Alexander Scriabin was  a composer and victim of the disease, synesthesia, which caused his senses to intermix.  An example of this disease is his ability to see colors to correspond to different sounds he heard, causing him to create a "light organ" which was simply lightbulbs lighting up w/different colors, no soud.  He said "I am nothing.  I am only what I create.  The destiny of the universe is clear.  I have a will to live.  I love life.  I am God.  I am nothing, I want to be all."
All following information is from "Men Women and Pianos" by Arthur Loesser, Simon and Schuster:  The Pennsylvania Quakers were convinced even more than the Puritans that music was an unholy vanity and a distraction from busy-ness.  Yet they tried to be tolerant and peaceable; and they tended magnanimously to allow the German Lutherans, Anglicans, Catholics, Jews and Deists in their midst to go to hell in their own favorite melodious way. 

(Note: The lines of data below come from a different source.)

Source: an optimization exercise on an open RTL-to-GDS flow (aim: small area). Production flows keep margins and buffers that such runs may drop. In this exercise RTL edits were held to simulation tests only and were not proved equivalent to the original. Power figures rest on the tool's default switching activity, not on a simulated workload.

==> flow/design.v <==
module Lfsr(
	input i_clk,
	input i_rst,
	output reg [2:0] o_data);
	always @(posedge i_clk)
		if (i_rst)
			o_data <= 3'b000;
		else
			o_data <= {o_data[1:0], o_data[2] ^~ o_data[1]};
endmodule
module BinaryToSevSeg(
	input [2:0] i_bin_num,
	output reg [6:0] o_sevseg);
	always @(*)
		case (i_bin_num)
		3'b000: o_sevseg = ~(7'b0111111);
		3'b001: o_sevseg = ~(7'b0000110);
		3'b011: o_sevseg = ~(7'b1011011);
		3'b111: o_sevseg = ~(7'b1001111);
		3'b110: o_sevseg = ~(7'b1100110);
		3'b100: o_sevseg = ~(7'b1101101);
		default: o_sevseg = 7'bxxxxxxx;
		endcase
endmodule
module PongStateMachine(
	input i_clk,
	input i_rst,
	input [1:0] i_sw,
	input i_pb,
	input i_frame_tick,
	output reg [2:0] o_disp1,
	output reg [2:0] o_disp2,
	output signed [10:0] o_ball_x,
	output signed [10:0] o_ball_y,
	output signed [10:0] o_paddle1_y,
	output signed [10:0] o_paddle2_y,
	output reg o_finish);
	localparam RESET = 2'd0;
	localparam SERVE = 2'd1;
	localparam PLAY = 2'd2;
	localparam INCR_SCORE = 2'd3;
	reg [1:0] r_state;
	reg r_changed;
	reg r_pb, r_pb_q, r_ftick, r_ftick_q;
	reg r_vxneg;
	reg r_vyneg;
	reg [3:0] r_vymag;
	reg [5:0] r_blink_counter;
	reg [9:0] r_bx;
	reg [8:0] r_by;
	wire w_bx_neg = r_bx[9] & r_bx[8];
	wire w_by_neg = &r_by[8:4];
	reg [6:0] r_p1, r_p2;
	wire [2:0] w_lfsr;
	Lfsr lfsr_inst(
		.i_clk(i_clk),
		.i_rst(i_rst),
		.o_data(w_lfsr));
	wire w_pe_pb = r_pb & ~r_pb_q;
	wire w_tick = r_ftick & ~r_ftick_q;
	assign o_ball_x = {w_bx_neg, r_bx};
	assign o_ball_y = {w_by_neg, w_by_neg, r_by};
	assign o_paddle1_y = {2'b00, r_p1, 2'b00};
	assign o_paddle2_y = {2'b00, r_p2, 2'b00};
	wire w_is_reset = (r_state == RESET);
	wire w_is_incr = (r_state == INCR_SCORE);
	wire w_clear = w_is_reset & ~r_changed;
	wire w_inc1 = w_is_incr & r_changed & ~r_bx[8];
	wire w_inc2 = w_is_incr & r_changed & r_bx[8];
	wire [2:0] w_score1 = w_clear ? 3'b000 : (w_inc1 ? {o_disp1[1:0], ~o_disp1[2]} : o_disp1);
	wire [2:0] w_score2 = w_clear ? 3'b000 : (w_inc2 ? {o_disp2[1:0], ~o_disp2[2]} : o_disp2);
	wire w_game_over = (w_score1 == 3'b100) | (w_score2 == 3'b100);
	wire w_finish = ~r_changed & ((o_disp1 == 3'b100) | (o_disp2 == 3'b100));
	wire w_out_l = w_bx_neg & ~r_bx[3];
	wire w_out_r = r_bx[9] & ~r_bx[8] & r_bx[6] & r_bx[5] & r_bx[4] & r_bx[3];
	wire w_out = w_out_l | w_out_r;
	wire w_vy_nz = (r_vymag != 4'd0);
	wire w_top = w_by_neg | (r_by == 9'd0);
	wire w_bot = ~w_by_neg & (r_by >= 9'd472);
	wire w_wall = w_vy_nz & (r_vyneg ? w_top : w_bot);
	wire w_zone1 = (r_bx[9:5] == 5'd0) & (r_bx[4] ^ r_bx[3]);
	wire w_zone2 = r_bx[9] & ~r_bx[8] & ~r_bx[7] & r_bx[6] & (r_bx[5] ^ r_bx[4]) & (r_bx[4] ~^ r_bx[3]);
	wire w_zone = r_vxneg ? w_zone1 : w_zone2;
	wire [6:0] w_psel = ({7{w_zone1}} & r_p1) | ({7{w_zone2}} & r_p2);
	wire signed [7:0] w_u = {w_by_neg, r_by[8:2]} - {1'b0, w_psel};
	wire [1:0] w_r = r_by[1:0];
	wire w_hit_ok = ((w_u >= -8'sd1) & (w_u <= 8'sd18)) |
		((w_u == -8'sd2) & (w_r == 2'd3)) | ((w_u == 8'sd19) & ~w_r[1]);
	wire w_hit_neg = (w_u <= 8'sd8);
	reg [3:0] w_hit_mag;
	always @(*)
		case ({w_u[4:0], w_r})
		7'd123: w_hit_mag = 4'd8;
		7'd124: w_hit_mag = 4'd8;
		7'd125: w_hit_mag = 4'd7;
		7'd126: w_hit_mag = 4'd7;
		7'd127: w_hit_mag = 4'd7;
		7'd0: w_hit_mag = 4'd7;
		7'd1: w_hit_mag = 4'd7;
		7'd2: w_hit_mag = 4'd6;
		7'd3: w_hit_mag = 4'd6;
		7'd4: w_hit_mag = 4'd6;
		7'd5: w_hit_mag = 4'd6;
		7'd6: w_hit_mag = 4'd6;
		7'd7: w_hit_mag = 4'd5;
		7'd8: w_hit_mag = 4'd5;
		7'd9: w_hit_mag = 4'd5;
		7'd10: w_hit_mag = 4'd5;
		7'd11: w_hit_mag = 4'd5;
		7'd12: w_hit_mag = 4'd4;
		7'd13: w_hit_mag = 4'd4;
		7'd14: w_hit_mag = 4'd4;
		7'd15: w_hit_mag = 4'd4;
		7'd16: w_hit_mag = 4'd4;
		7'd17: w_hit_mag = 4'd3;
		7'd18: w_hit_mag = 4'd3;
		7'd19: w_hit_mag = 4'd3;
		7'd20: w_hit_mag = 4'd3;
		7'd21: w_hit_mag = 4'd3;
		7'd22: w_hit_mag = 4'd2;
		7'd23: w_hit_mag = 4'd2;
		7'd24: w_hit_mag = 4'd2;
		7'd25: w_hit_mag = 4'd2;
		7'd26: w_hit_mag = 4'd2;
		7'd27: w_hit_mag = 4'd1;
		7'd28: w_hit_mag = 4'd1;
		7'd29: w_hit_mag = 4'd1;
		7'd30: w_hit_mag = 4'd1;
		7'd31: w_hit_mag = 4'd1;
		7'd32: w_hit_mag = 4'd0;
		7'd33: w_hit_mag = 4'd0;
		7'd34: w_hit_mag = 4'd0;
		7'd35: w_hit_mag = 4'd0;
		7'd36: w_hit_mag = 4'd0;
		7'd37: w_hit_mag = 4'd0;
		7'd38: w_hit_mag = 4'd0;
		7'd39: w_hit_mag = 4'd0;
		7'd40: w_hit_mag = 4'd0;
		7'd41: w_hit_mag = 4'd1;
		7'd42: w_hit_mag = 4'd1;
		7'd43: w_hit_mag = 4'd1;
		7'd44: w_hit_mag = 4'd1;
		7'd45: w_hit_mag = 4'd1;
		7'd46: w_hit_mag = 4'd2;
		7'd47: w_hit_mag = 4'd2;
		7'd48: w_hit_mag = 4'd2;
		7'd49: w_hit_mag = 4'd2;
		7'd50: w_hit_mag = 4'd2;
		7'd51: w_hit_mag = 4'd3;
		7'd52: w_hit_mag = 4'd3;
		7'd53: w_hit_mag = 4'd3;
		7'd54: w_hit_mag = 4'd3;
		7'd55: w_hit_mag = 4'd3;
		7'd56: w_hit_mag = 4'd4;
		7'd57: w_hit_mag = 4'd4;
		7'd58: w_hit_mag = 4'd4;
		7'd59: w_hit_mag = 4'd4;
		7'd60: w_hit_mag = 4'd4;
		7'd61: w_hit_mag = 4'd5;
		7'd62: w_hit_mag = 4'd5;
		7'd63: w_hit_mag = 4'd5;
		7'd64: w_hit_mag = 4'd5;
		7'd65: w_hit_mag = 4'd5;
		7'd66: w_hit_mag = 4'd6;
		7'd67: w_hit_mag = 4'd6;
		7'd68: w_hit_mag = 4'd6;
		7'd69: w_hit_mag = 4'd6;
		7'd70: w_hit_mag = 4'd6;
		7'd71: w_hit_mag = 4'd7;
		7'd72: w_hit_mag = 4'd7;
		7'd73: w_hit_mag = 4'd7;
		7'd74: w_hit_mag = 4'd7;
		7'd75: w_hit_mag = 4'd7;
		7'd76: w_hit_mag = 4'd8;
		7'd77: w_hit_mag = 4'd8;
		default: w_hit_mag = 4'bxxxx;
		endcase
	function [6:0] paddle_move(input [6:0] p, input up);
		reg [7:0] t;
		integer i;
		begin
			t[0] = up ? (p != 7'd0) : ~(p[6] & p[5] & p[2]);
			for (i = 0; i < 7; i = i + 1)
				t[i+1] = t[i] & (p[i] ^ up);
			paddle_move = p ^ t[6:0];
		end
	endfunction
	function [8:0] ball_y_move(input [8:0] y, input neg, input [3:0] m);
		reg [9:0] k;
		reg [3:0] mm;
		integer i;
		begin
			k[0] = 1'b0;
			mm = m;
			for (i = 0; i < 9; i = i + 1)
			begin
				if (i < 4)
				begin
					ball_y_move[i] = y[i] ^ mm[i] ^ k[i];
					k[i+1] = ((y[i] ^ neg) & mm[i]) | ((y[i] ^ neg) & k[i]) | (mm[i] & k[i]);
				end
				else
				begin
					ball_y_move[i] = y[i] ^ k[i];
					k[i+1] = (y[i] ^ neg) & k[i];
				end
			end
		end
	endfunction
	function [9:0] ball_x_move(input [9:0] x, input neg);
		reg [10:0] t;
		integer i;
		begin
			ball_x_move[0] = ~x[0];
			ball_x_move[1] = x[1] ^ x[0] ^ ~neg;
			t[2] = neg ? ~(x[1] & x[0]) : (x[1] | x[0]);
			for (i = 2; i < 10; i = i + 1)
			begin
				ball_x_move[i] = x[i] ^ t[i];
				t[i+1] = t[i] & (x[i] ^ neg);
			end
		end
	endfunction
	always @(posedge i_clk)
	begin
		r_pb_q <= r_pb;
		r_ftick_q <= r_ftick;
		o_disp1 <= w_score1;
		o_disp2 <= w_score2;
		r_ftick <= i_frame_tick;
		if (i_rst)
			r_pb <= 1'b0;
		else
			r_pb <= i_pb;
	end
	always @(posedge i_clk)
	begin
		r_changed <= 1'b0;
		if (i_rst)
		begin
			r_state <= RESET;
			r_vxneg <= 1'b0;
			r_vyneg <= 1'b0;
			r_vymag <= 4'd0;
			o_finish <= 1'b0;
			r_blink_counter <= 0;
			r_bx <= 10'd312;
			r_by <= 9'd236;
			r_p1 <= 7'd50;
			r_p2 <= 7'd50;
		end
		else if (w_pe_pb && r_state != RESET)
		begin
			r_state <= RESET;
			r_changed <= 1'b1;
		end
		else if (w_pe_pb && r_state == RESET)
		begin
			r_state <= SERVE;
			r_vxneg <= ~w_lfsr[0];
			r_vyneg <= w_lfsr[2];
			r_vymag <= {2'b00, ~w_lfsr[1], w_lfsr[1]};
		end
		else
		begin
			case (r_state)
			RESET:
			begin
				o_finish <= 1'b0;
				if (w_tick)
				begin
					r_bx <= 10'd312;
					r_by <= 9'd236;
					r_p1 <= 7'd50;
					r_p2 <= 7'd50;
				end
			end
			SERVE:
			begin
				if (w_tick)
				begin
					r_bx <= 10'd312;
					r_by <= 9'd236;
					r_state <= PLAY;
				end
			end
			PLAY:
			begin
				if (w_out)
				begin
					r_changed <= 1'b1;
					r_state <= INCR_SCORE;
				end
				else if (w_wall)
					r_vyneg <= ~r_vyneg;
				else if (w_zone && w_hit_ok)
				begin
					r_vyneg <= w_hit_neg;
					r_vymag <= w_hit_mag;
					r_vxneg <= ~r_vxneg;
				end
				if (w_tick)
				begin
					r_bx <= ball_x_move(r_bx, r_vxneg);
					r_by <= ball_y_move(r_by, r_vyneg, r_vymag);
					r_p1 <= paddle_move(r_p1, i_sw[1]);
					r_p2 <= paddle_move(r_p2, i_sw[0]);
				end
			end
			INCR_SCORE:
			begin
				if (w_finish)
				begin
					if (w_tick)
					begin
						r_blink_counter <= r_blink_counter + 1;
						if (r_blink_counter >= 30)
						begin
							o_finish <= ~o_finish;
							r_blink_counter <= 0;
						end
					end
				end
				else if (!w_game_over && w_tick)
				begin
					r_blink_counter <= r_blink_counter + 1;
					if (r_blink_counter >= 60)
					begin
						r_state <= SERVE;
						r_blink_counter <= 0;
					end
				end
			end
			endcase
		end
	end
endmodule
module PongCore(
	input i_clk,
	input i_rst,
	input [1:0] i_sw,
	input i_pb,
	input i_frame_tick,
	output [6:0] o_sevseg_p1d1,
	output [6:0] o_sevseg_p1d2,
	output [6:0] o_sevseg_p2d1,
	output [6:0] o_sevseg_p2d2,
	output signed [10:0] o_ball_x,
	output signed [10:0] o_ball_y,
	output signed [10:0] o_paddle1_y,
	output signed [10:0] o_paddle2_y,
	output o_finish);
	wire [2:0] w_disp1, w_disp2;
	assign o_sevseg_p1d1 = ~(7'b0111111);
	assign o_sevseg_p2d1 = ~(7'b0111111);
	BinaryToSevSeg sevseg_p1d2_inst(
		.i_bin_num(w_disp1),
		.o_sevseg(o_sevseg_p1d2));
	BinaryToSevSeg sevseg_p2d2_inst(
		.i_bin_num(w_disp2),
		.o_sevseg(o_sevseg_p2d2));
	PongStateMachine statemachine_inst(
		.i_clk(i_clk),
		.i_rst(i_rst),
		.i_sw(i_sw),
		.i_pb(i_pb),
		.i_frame_tick(i_frame_tick),
		.o_disp1(w_disp1),
		.o_disp2(w_disp2),
		.o_ball_x(o_ball_x),
		.o_ball_y(o_ball_y),
		.o_paddle1_y(o_paddle1_y),
		.o_paddle2_y(o_paddle2_y),
		.o_finish(o_finish));
endmodule
Source: an optimization exercise on an open RTL-to-GDS flow (aim: small area, a short achievable clock period and few clock cycles). Production flows keep margins and buffers that such runs may drop. Only simulation tests tie the RTL to the original design; equivalence was not proved. Power is estimated from default activity; no workload was simulated.

### design/flow/design.v
module ALU(
	input [31:0] dataa,
	input [31:0] datab,
	input [3:0]  ALUctr,
	output reg less,
	output reg zero,
	output reg [31:0] aluresult
);
    reg [31:0] reverse;
    reg [31:0] temp;
    reg carry;
    reg of;
    wire [4:0] offset;
    assign offset = datab[4:0];
    always @(*)
    begin
        less = 1'b0;
        zero = 1'b0;
        aluresult = 32'b0;
        reverse = 32'b0;
        temp = 32'b0;
        carry = 1'b0;
        of = 1'b0;
        case(ALUctr[2:0])
        3'b000:
            begin
                if(ALUctr[3] == 1'b0)
                begin
                    {carry, aluresult} = dataa + datab;
                    zero = (!aluresult);
                end
                else 
                begin
                    {carry, aluresult} = dataa + ~datab + 1;
                    zero = (!aluresult);
                end
            end
        3'b001:
            begin
                aluresult = dataa << datab[4:0];
                zero = (!aluresult);
            end
        3'b010:
            begin
                if(ALUctr[3] == 1'b0)
                begin
                    reverse = ~datab;
                    {carry, aluresult} = dataa + reverse + 1;
                    of = (dataa[31] == reverse[31]) && (aluresult [31] != dataa[31]);
                    less = (aluresult[31] ^ of) ? 1'b1 : 1'b0;
                    aluresult = less;
                end
                else
                begin
                    reverse = ~datab;
                    {carry, aluresult} = dataa + reverse + 1;
                    less = (carry ^ 1) ? 1'b1 : 1'b0;
                    aluresult = less;
                end
                zero = (dataa == datab);
            end
        3'b011:
            begin 
                aluresult = datab;
                zero = (!aluresult);
            end
        3'b100:
            begin 
                aluresult = dataa ^ datab;
                zero = (!aluresult);
            end
        3'b101:
            begin 
                if(ALUctr[3] == 1'b0)
                begin
                    temp = offset[0] ? {32'b0, dataa[31:1]} : dataa;
                    temp = offset[1] ? {32'b0, temp[31:2]} : temp;
                    temp = offset[2] ? {32'b0, temp[31:4]} : temp;
                    temp = offset[3] ? {32'b0, temp[31:8]} : temp;
                    temp = offset[4] ? {32'b0, temp[31:16]} : temp;
                end
                else
                begin
                    temp = offset[0] ? {dataa[31], dataa[31:1]} : dataa;
                    temp = offset[1] ? {{2{temp[31]}}, temp[31:2]} : temp;
                    temp = offset[2] ? {{4{temp[31]}}, temp[31:4]} : temp;
                    temp = offset[3] ? {{8{temp[31]}}, temp[31:8]} : temp;
                    temp = offset[4] ? {{16{temp[31]}}, temp[31:16]} : temp;
                end
                aluresult = temp;
                zero = (!aluresult);
            end
        3'b110:
            begin 
                aluresult = dataa | datab;
                zero = (!aluresult);
            end
        3'b111:
            begin 
                aluresult = dataa & datab;
                zero = (!aluresult);
            end
        endcase 
    end
endmodule
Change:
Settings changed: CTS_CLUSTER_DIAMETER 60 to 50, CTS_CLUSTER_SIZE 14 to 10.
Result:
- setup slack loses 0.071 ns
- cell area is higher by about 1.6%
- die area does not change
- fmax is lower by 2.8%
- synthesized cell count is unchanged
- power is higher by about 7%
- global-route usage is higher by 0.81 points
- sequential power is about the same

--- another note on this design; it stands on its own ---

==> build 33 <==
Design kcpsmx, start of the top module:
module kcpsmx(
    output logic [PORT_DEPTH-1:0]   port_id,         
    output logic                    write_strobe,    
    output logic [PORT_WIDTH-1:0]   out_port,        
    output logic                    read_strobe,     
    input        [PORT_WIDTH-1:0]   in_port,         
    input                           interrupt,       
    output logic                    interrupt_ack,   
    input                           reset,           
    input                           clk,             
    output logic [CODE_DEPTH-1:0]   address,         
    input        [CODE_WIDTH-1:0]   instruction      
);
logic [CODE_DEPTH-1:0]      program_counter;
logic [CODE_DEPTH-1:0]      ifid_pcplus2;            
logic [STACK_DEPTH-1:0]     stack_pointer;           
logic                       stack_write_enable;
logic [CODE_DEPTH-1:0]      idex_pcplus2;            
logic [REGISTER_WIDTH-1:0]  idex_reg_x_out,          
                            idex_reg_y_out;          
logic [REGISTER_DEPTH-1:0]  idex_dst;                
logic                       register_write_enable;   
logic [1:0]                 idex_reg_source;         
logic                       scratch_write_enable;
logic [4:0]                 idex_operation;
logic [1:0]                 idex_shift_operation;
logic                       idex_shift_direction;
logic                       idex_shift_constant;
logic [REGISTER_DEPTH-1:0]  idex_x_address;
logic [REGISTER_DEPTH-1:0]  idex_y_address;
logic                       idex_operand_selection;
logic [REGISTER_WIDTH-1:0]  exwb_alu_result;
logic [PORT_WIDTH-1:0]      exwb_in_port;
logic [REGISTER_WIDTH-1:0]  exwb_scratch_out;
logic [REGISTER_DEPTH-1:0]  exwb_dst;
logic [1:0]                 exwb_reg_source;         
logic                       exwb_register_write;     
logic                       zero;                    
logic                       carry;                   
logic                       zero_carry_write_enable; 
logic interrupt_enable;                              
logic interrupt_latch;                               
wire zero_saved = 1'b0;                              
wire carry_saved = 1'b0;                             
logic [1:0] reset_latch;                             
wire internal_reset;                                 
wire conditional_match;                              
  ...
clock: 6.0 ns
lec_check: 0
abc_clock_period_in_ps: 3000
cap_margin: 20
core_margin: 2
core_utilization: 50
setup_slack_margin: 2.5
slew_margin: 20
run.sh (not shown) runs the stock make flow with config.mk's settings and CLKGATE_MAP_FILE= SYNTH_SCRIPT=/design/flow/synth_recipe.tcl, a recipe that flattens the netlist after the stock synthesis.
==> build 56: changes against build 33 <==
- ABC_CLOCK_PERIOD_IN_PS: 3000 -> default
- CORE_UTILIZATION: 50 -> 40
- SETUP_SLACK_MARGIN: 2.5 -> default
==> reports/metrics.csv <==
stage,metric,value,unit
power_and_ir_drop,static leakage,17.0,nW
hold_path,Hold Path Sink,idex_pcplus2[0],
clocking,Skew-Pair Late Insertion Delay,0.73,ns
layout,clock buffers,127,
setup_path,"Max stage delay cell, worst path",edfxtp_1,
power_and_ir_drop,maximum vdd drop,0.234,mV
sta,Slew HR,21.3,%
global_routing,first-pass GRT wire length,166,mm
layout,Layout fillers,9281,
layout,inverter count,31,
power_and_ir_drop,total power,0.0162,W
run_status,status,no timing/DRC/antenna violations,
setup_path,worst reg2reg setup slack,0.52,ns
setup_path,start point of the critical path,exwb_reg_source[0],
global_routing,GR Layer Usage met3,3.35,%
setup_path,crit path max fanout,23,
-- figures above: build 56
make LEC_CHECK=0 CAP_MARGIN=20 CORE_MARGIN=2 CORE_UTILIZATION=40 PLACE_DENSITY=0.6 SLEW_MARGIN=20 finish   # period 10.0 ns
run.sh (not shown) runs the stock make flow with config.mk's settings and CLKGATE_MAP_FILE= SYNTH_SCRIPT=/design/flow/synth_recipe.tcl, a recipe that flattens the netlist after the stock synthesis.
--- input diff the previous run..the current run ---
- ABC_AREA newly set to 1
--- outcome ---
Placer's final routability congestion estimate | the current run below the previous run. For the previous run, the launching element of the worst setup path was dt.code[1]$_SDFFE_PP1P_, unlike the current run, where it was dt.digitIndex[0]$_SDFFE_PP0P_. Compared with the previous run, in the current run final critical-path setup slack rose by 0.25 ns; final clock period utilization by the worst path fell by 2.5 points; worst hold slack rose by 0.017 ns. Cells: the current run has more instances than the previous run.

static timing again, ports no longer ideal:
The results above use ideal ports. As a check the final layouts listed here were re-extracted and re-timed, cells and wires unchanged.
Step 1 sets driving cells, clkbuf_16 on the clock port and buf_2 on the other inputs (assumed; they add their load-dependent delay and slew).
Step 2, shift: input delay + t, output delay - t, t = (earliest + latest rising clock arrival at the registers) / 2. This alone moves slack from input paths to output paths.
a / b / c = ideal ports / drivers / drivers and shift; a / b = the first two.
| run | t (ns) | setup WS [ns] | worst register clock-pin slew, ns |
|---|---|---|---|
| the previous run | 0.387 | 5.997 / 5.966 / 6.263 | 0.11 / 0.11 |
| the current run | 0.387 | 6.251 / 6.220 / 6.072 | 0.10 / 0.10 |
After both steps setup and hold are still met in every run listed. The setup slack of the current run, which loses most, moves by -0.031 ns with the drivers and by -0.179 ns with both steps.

"Mems for Musical Misses" 1851:
Sit in a simple, graceful, unconstrained posture.  Never turn up the eyes or swing about the body; the expression you mean to give..will never be understood by those foolish motions which are rarely resorted to but by those who do not really feel what they play...However loud you wish to be, never thump..Aim more at pleasing than  astonishing...Be above the vulgar folly of pretending you cannot play for dancing; it proves only that it is disobliging, you are stupid.  Never bore people with ugly music merely because it is the work of some famous composer, and do not let the pieces you perform not professedly scientific be too long.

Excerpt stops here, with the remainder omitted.